The two groups also showed similar pathological characteristics. Poorly differentiated tumours tended to be more common in older PDAC patients (34% vs 51%) and moderately differentiated in EOPC (46% vs 38%), but this was not statistically significant. Furthermore, no difference was observed in the rates of perineural and vascular invasion. Other studies have also showed that the pathological features in EOPC patients are similar to those seen in older PDAC patients, [
8,
9] although the presence of more histological variants, especially mucinous carcinomas, has been observed in EOPC cases [
8]. Interestingly, a lower rate of KRAS mutations in EOPC patients was found in two studies, [
9,
43], although both were performed on a small number of cases (five and seven, respectively).

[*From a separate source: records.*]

This design comes from an exercise in tuning for small area on the open sky130 flow, not from production work. Only simulation tests tie the RTL to the original design; equivalence was not proved. Power and IR drop assume default switching activity.

## flow/design.v

```verilog
module bacman_crc8_step (
    input  wire [7:0] d,
    input  wire [7:0] c,
    output reg  [7:0] q
);
    integer k;
    always @* begin
        q = c ^ d;
        for (k = 0; k < 8; k = k + 1)
            q = q[0] ? ((q >> 1) ^ 8'h81) : (q >> 1);
    end
endmodule
module bacman_crc16_step (
    input  wire [7:0]  d,
    input  wire [15:0] c,
    output reg  [15:0] q
);
    integer k;
    always @* begin
        q = c ^ {8'h00, d};
        for (k = 0; k < 8; k = k + 1)
            q = q[0] ? ((q >> 1) ^ 16'h8408) : (q >> 1);
    end
endmodule
module bacman_cnt32 (
    input  wire        clk,
    input  wire        rst,
    input  wire        inc,
    output wire [31:0] q
);
    reg  [31:0] base;
    reg         pend;
    wire [32:0] c;
    assign c[0] = pend;
    genvar i;
    generate
        for (i = 0; i < 32; i = i + 1) begin : g_c
            assign c[i+1] = c[i] & base[i];
        end
    endgenerate
    assign q = base ^ c[31:0];
    always @(posedge clk)
        if (rst) begin
            base <= 32'd0;
            pend <= 1'b0;
        end else begin
            base <= q;
            pend <= inc;
        end
endmodule
module bacman_silence_ge (
    input  wire [31:0] a,
    input  wire [31:0] b,
    input  wire [31:0] t,
    output wire        ge
);
    wire [31:0] na = ~a;
    wire [31:0] x  = b ^ t ^ na;
    wire [32:0] y, k, c;
    assign y[0] = 1'b0;
    assign k[0] = 1'b0;
    assign c[0] = 1'b0;
    genvar i;
    generate
        for (i = 0; i < 32; i = i + 1) begin : g_b
            assign y[i+1] = (b[i] & t[i]) | (b[i] & na[i]) | (t[i] & na[i]);
            assign k[i+1] = (b[i] & na[i]) | ((b[i] | na[i]) & k[i]);
            assign c[i+1] = (x[i] & y[i]) | ((x[i] | y[i]) & c[i]);
        end
    endgenerate
    assign ge = k[32] ? ~(y[32] & c[32]) : ~(y[32] | c[32]);
endmodule
module bacman_rx #(
    parameter MAX_PAYLOAD = 501
) (
    input  wire        clk,
    input  wire        rst,
    input  wire [31:0] cfg_abort_us,      
    input  wire        ev_valid,
    input  wire        ev_octet,          
    input  wire [31:0] ev_time,           
    input  wire [7:0]  ev_data,
    output reg         frm_valid,
    output wire [7:0]  frm_type,
    output wire [7:0]  frm_dest,
    output wire [7:0]  frm_src,
    output wire [15:0] frm_len,
    output reg         frm_payload_ok,
    output reg         frm_abort,
    output reg         pay_valid,
    output reg  [7:0]  pay_data,
    output wire [31:0] cnt_frames_rx,
    output wire [31:0] cnt_hdr_crc,
    output wire [31:0] cnt_payload_crc,
    output wire [31:0] cnt_oversize,
    output wire [31:0] cnt_frame_abort
);
    localparam [2:0] HUNT = 3'b000, PREAMBLE = 3'b001, HEADER = 3'b010, DATA = 3'b011,
                     CRCLO = 3'b110, CRCHI = 3'b111;
    reg [2:0]  rx_state;
    reg [15:0] rx_index;      
    reg [7:0]  h0, h1, h2, h3, h4;
    reg [15:0] rx_crc;
    reg [31:0] rx_last;
    assign frm_type = h0;
    assign frm_dest = h1;
    assign frm_src  = h2;
    assign frm_len  = {h3, h4};
    wire [7:0]  hcrc_next;
    wire [15:0] dcrc_next;
    bacman_crc8_step  u_crc8  (.d(ev_data), .c(rx_crc[7:0]), .q(hcrc_next));
    bacman_crc16_step u_crc16 (.d(ev_data), .c(rx_crc), .q(dcrc_next));
    wire [15:0] len       = {h3, h4};
    wire        keep      = (len <= MAX_PAYLOAD);
    wire        len_zero  = (len == 16'd0);
    wire        hdr_ok    = (hcrc_next == 8'h55);
    wire        pay_ok    = (dcrc_next == 16'hF0B8);
    wire        timed_out;
    bacman_silence_ge u_sil (.a(ev_time), .b(rx_last), .t(cfg_abort_us), .ge(timed_out));
    wire        octet     = ev_valid && ev_octet;
    wire        in_frame  = rx_state[1];
    wire        abort     = ev_valid && in_frame && timed_out;
    wire        live      = !(ev_valid && timed_out);    
    wire        hdr_byte  = rx_index[15];
    wire s_hunt  = (rx_state == HUNT) || !live;
    wire s_pre   = (rx_state == PREAMBLE) && live;
    wire s_hdr   = (rx_state == HEADER)   && live;
    wire s_data  = (rx_state == DATA)     && live;
    wire s_crclo = (rx_state == CRCLO)    && live;
    wire s_crchi = (rx_state == CRCHI)    && live;
    wire [16:0] idx_c;
    assign idx_c[0] = octet;
    genvar gi;
    generate
        for (gi = 0; gi < 16; gi = gi + 1) begin : g_idx
            assign idx_c[gi+1] = idx_c[gi] & rx_index[gi];
        end
    endgenerate
    wire chk_oct   = octet && s_hdr && !hdr_byte;
    wire done_hdr  = chk_oct && hdr_ok && len_zero;
    wire done_data = octet && s_crchi;
    wire frame     = done_hdr || done_data;
    bacman_cnt32 u_cnt_rx  (.clk(clk), .rst(rst), .inc(frame),                    .q(cnt_frames_rx));
    bacman_cnt32 u_cnt_hdr (.clk(clk), .rst(rst), .inc(chk_oct && !hdr_ok),       .q(cnt_hdr_crc));
    bacman_cnt32 u_cnt_pay (.clk(clk), .rst(rst), .inc(done_data && keep && !pay_ok), .q(cnt_payload_crc));
    bacman_cnt32 u_cnt_ovr (.clk(clk), .rst(rst), .inc(done_data && !keep),      .q(cnt_oversize));
    bacman_cnt32 u_cnt_abt (.clk(clk), .rst(rst), .inc(abort),                    .q(cnt_frame_abort));
    always @(posedge clk) begin
        pay_data       <= ev_data;
        frm_payload_ok <= keep && (rx_state == HEADER || pay_ok);
        if (octet)
            rx_last <= ev_time;
        rx_index <= in_frame ? (rx_index ^ idx_c[15:0]) : 16'hFFFB;
        if (octet && rx_state == HEADER && hdr_byte)
            {h0, h1, h2, h3, h4} <= {h1, h2, h3, h4, ev_data};
        if (!in_frame)
            rx_crc[7:0] <= 8'hFF;
        else if (octet && rx_state == HEADER)
            rx_crc <= hdr_byte ? {rx_crc[15:8], hcrc_next} : 16'hFFFF;
        else if (octet)
            rx_crc <= dcrc_next;
        if (rst) begin
            rx_state        <= HUNT;
            frm_valid       <= 1'b0;
            frm_abort       <= 1'b0;
            pay_valid       <= 1'b0;
        end else begin
            frm_valid <= frame;
            frm_abort <= abort;
            pay_valid <= octet && s_data && keep;
            if (ev_valid) begin
                if (!live && rx_state != HUNT)
                    rx_state <= HUNT;
                if (octet) begin
                    if (s_hunt) begin
                        if (ev_data == 8'h55)
                            rx_state <= PREAMBLE;
                    end
                    if (s_pre) begin
                        if (ev_data == 8'hFF)
                            rx_state <= HEADER;
                        else if (ev_data != 8'h55)
                            rx_state <= HUNT;
                    end
                    if (chk_oct)
                        rx_state <= (hdr_ok && !len_zero) ? DATA : HUNT;
                    if (s_data && rx_index == len)
                        rx_state <= CRCLO;
                    if (s_crclo)
                        rx_state <= CRCHI;
                    if (s_crchi)
                        rx_state <= HUNT;
                end
            end
        end
    end
endmodule
module bacman_tx (
    input  wire        clk,
    input  wire        rst,
    input  wire [7:0]  cfg_station,       
    input  wire        tx_start,
    input  wire [7:0]  tx_type,
    input  wire [7:0]  tx_dest,
    input  wire [15:0] tx_len,
    output wire        tx_busy,
    input  wire        txp_valid,
    input  wire [7:0]  txp_data,
    output wire        txp_ready,
    output reg         txo_valid,
    output reg  [7:0]  txo_data,
    input  wire        txo_ready,
    output wire [31:0] cnt_frames_tx
);
    localparam [3:0] S_IDLE  = 4'd0,
                     S_SYNC1 = 4'd1,
                     S_SYNC2 = 4'd2,
                     S_TYPE  = 4'd3,
                     S_DEST  = 4'd4,
                     S_SRC   = 4'd5,
                     S_LENHI = 4'd6,
                     S_LENLO = 4'd7,
                     S_HCRC  = 4'd8,
                     S_DATA  = 4'd9,
                     S_DCRCL = 4'd10,
                     S_DCRCH = 4'd11;
    reg [3:0]  state;
    reg [7:0]  f_type, f_dest, f_src;
    reg [15:0] f_len;
    wire [7:0]  hcrc_next;
    wire [15:0] dcrc_next;
    wire [7:0]  hcrc_prev = (state == S_TYPE) ? 8'h00 : f_type;
    bacman_crc8_step  u_crc8  (.d(txo_data), .c(~hcrc_prev), .q(hcrc_next));
    bacman_crc16_step u_crc16 (.d(txp_data), .c(~{f_dest, f_type}), .q(dcrc_next));
    assign tx_busy   = (state != S_IDLE);
    assign txp_ready = (state == S_DATA) && txo_ready;
    always @* begin
        txo_valid = 1'b1;
        txo_data  = 8'h00;
        case (state)
            S_IDLE:  txo_valid = 1'b0;
            S_SYNC1: txo_data  = 8'h55;
            S_SYNC2: txo_data  = 8'hFF;
            S_TYPE:  txo_data  = f_type;
            S_DEST:  txo_data  = f_dest;
            S_SRC:   txo_data  = f_src;
            S_LENHI: txo_data  = f_len[15:8];
            S_LENLO: txo_data  = f_len[7:0];
            S_HCRC:  txo_data  = f_type;
            S_DATA: begin
                txo_valid = txp_valid;
                txo_data  = txp_data;
            end
            S_DCRCL: txo_data  = f_type;
            S_DCRCH: txo_data  = f_dest;
            default: txo_valid = 1'b0;
        endcase
    end
    wire fire = txo_valid && txo_ready;
    wire [16:0] dec_b;
    assign dec_b[0] = (state == S_DATA) && fire;
    genvar gi;
    generate
        for (gi = 0; gi < 16; gi = gi + 1) begin : g_dec
            assign dec_b[gi+1] = dec_b[gi] & ~f_len[gi];
        end
    endgenerate
    bacman_cnt32 u_cnt_tx (.clk(clk), .rst(rst), .inc((state == S_IDLE) && tx_start), .q(cnt_frames_tx));
    always @(posedge clk)
        if (state == S_IDLE && tx_start) f_len <= tx_len;
        else                              f_len <= f_len ^ dec_b[15:0];
    always @(posedge clk) begin
        if (rst) begin
            state         <= S_IDLE;
        end else begin
            case (state)
                S_IDLE: begin
                    if (tx_start) begin
                        state         <= S_SYNC1;
                        f_type        <= tx_type;
                        f_dest        <= tx_dest;
                        f_src         <= cfg_station;
                    end
                end
                S_SYNC1: if (fire) state <= S_SYNC2;
                S_SYNC2: if (fire) state <= S_TYPE;
                S_TYPE, S_DEST, S_SRC, S_LENHI: if (fire) begin
                    f_type   <= ~hcrc_next;
                    state    <= state + 4'd1;
                end
                S_LENLO: if (fire) begin
                    f_type   <= ~hcrc_next;
                    state    <= S_HCRC;
                end
                S_HCRC: if (fire) begin
                    {f_dest, f_type} <= 16'h0000;
                    state <= (f_len == 16'd0) ? S_IDLE : S_DATA;
                end
                S_DATA: if (fire) begin
                    {f_dest, f_type} <= ~dcrc_next;
                    if (f_len == 16'd1)
                        state <= S_DCRCL;
                end
                S_DCRCL: if (fire) state <= S_DCRCH;
                S_DCRCH: if (fire) state <= S_IDLE;
                default: state <= S_IDLE;
            endcase
        end
    end
endmodule
module bacman_codec (
    input  wire        clk,
    input  wire        rst,
    input  wire [7:0]  cfg_station,
    input  wire [31:0] cfg_abort_us,
    input  wire        ev_valid,
    input  wire        ev_octet,
    input  wire [31:0] ev_time,
    input  wire [7:0]  ev_data,
    output wire        frm_valid,
    output wire [7:0]  frm_type,
    output wire [7:0]  frm_dest,
    output wire [7:0]  frm_src,
    output wire [15:0] frm_len,
    output wire        frm_payload_ok,
    output wire        frm_abort,
    output wire        pay_valid,
    output wire [7:0]  pay_data,
    output wire [31:0] cnt_frames_rx,
    output wire [31:0] cnt_hdr_crc,
    output wire [31:0] cnt_payload_crc,
    output wire [31:0] cnt_oversize,
    output wire [31:0] cnt_frame_abort,
    input  wire        tx_start,
    input  wire [7:0]  tx_type,
    input  wire [7:0]  tx_dest,
    input  wire [15:0] tx_len,
    output wire        tx_busy,
    input  wire        txp_valid,
    input  wire [7:0]  txp_data,
    output wire        txp_ready,
    output wire        txo_valid,
    output wire [7:0]  txo_data,
    input  wire        txo_ready,
    output wire [31:0] cnt_frames_tx
);
    bacman_rx u_rx (
        .clk(clk), .rst(rst), .cfg_abort_us(cfg_abort_us),
        .ev_valid(ev_valid), .ev_octet(ev_octet), .ev_time(ev_time), .ev_data(ev_data),
        .frm_valid(frm_valid), .frm_type(frm_type), .frm_dest(frm_dest), .frm_src(frm_src),
        .frm_len(frm_len), .frm_payload_ok(frm_payload_ok), .frm_abort(frm_abort),
        .pay_valid(pay_valid), .pay_data(pay_data),
        .cnt_frames_rx(cnt_frames_rx), .cnt_hdr_crc(cnt_hdr_crc),
        .cnt_payload_crc(cnt_payload_crc), .cnt_oversize(cnt_oversize),
        .cnt_frame_abort(cnt_frame_abort)
    );
    bacman_tx u_tx (
        .clk(clk), .rst(rst), .cfg_station(cfg_station),
        .tx_start(tx_start), .tx_type(tx_type), .tx_dest(tx_dest), .tx_len(tx_len),
        .tx_busy(tx_busy),
        .txp_valid(txp_valid), .txp_data(txp_data), .txp_ready(txp_ready),
        .txo_valid(txo_valid), .txo_data(txo_data), .txo_ready(txo_ready),
        .cnt_frames_tx(cnt_frames_tx)
    );
endmodule
```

In our data, EOPC patients presented at a more advanced stage compared to older PDAC group (77% vs 56%,
p = 0.015) but they were more frequently fit for adjuvant or palliative treatment (60% vs 46%,
p = 0.008). While the overall survival of EOPC was similar to older PDAC patients with no statistically significant difference, EOPC patients who underwent surgical resection had a longer median overall survival of 25 months compared to 13 months for the same PDAC subpopulation. A similar finding has been observed in previous studies, with the highest survival of 41.8 months for resected cases reported by Duffy et al. [
10] which has been attributed to young people having fewer comorbidities and being more suitable candidates for surgery and adjuvant chemotherapy [
10,
12,
13,
36,
37]. Furthermore, He et al. also showed that EOPC patients had fewer post-operative complications [
12] and McWilliams et al., [
14] attributed the better survival rate among young people to a multitude of factors, including race, sex, year of diagnosis, stage of disease, tumour location and treatment [
14].
Our study adds to a growing body of literature on the demographic and clinicopathological characteristics of EOPC patients, using contemporary classification and staging manuals. There are some limitations to our study: firstly, the disproportionate sample size of the two comparison groups, EOPC and older PDAC, although reflecting the general incidence of the disease and unavoidable, may have contributed to statistical errors in our analysis. In addition, the retrospective nature of the study has its own pitfalls, which include possible omission of patients that did not have a tissue diagnosis, and review of medical records with sometimes incomplete data. Finally, the study was conducted in a single tertiary expert centre with referred cases and may over-represent the patients that were suitable to undergo tissue biopsy prior to receiving more aggressive treatment. Enlarging the data set through a multi-centre collaborative approach might produce more robust results.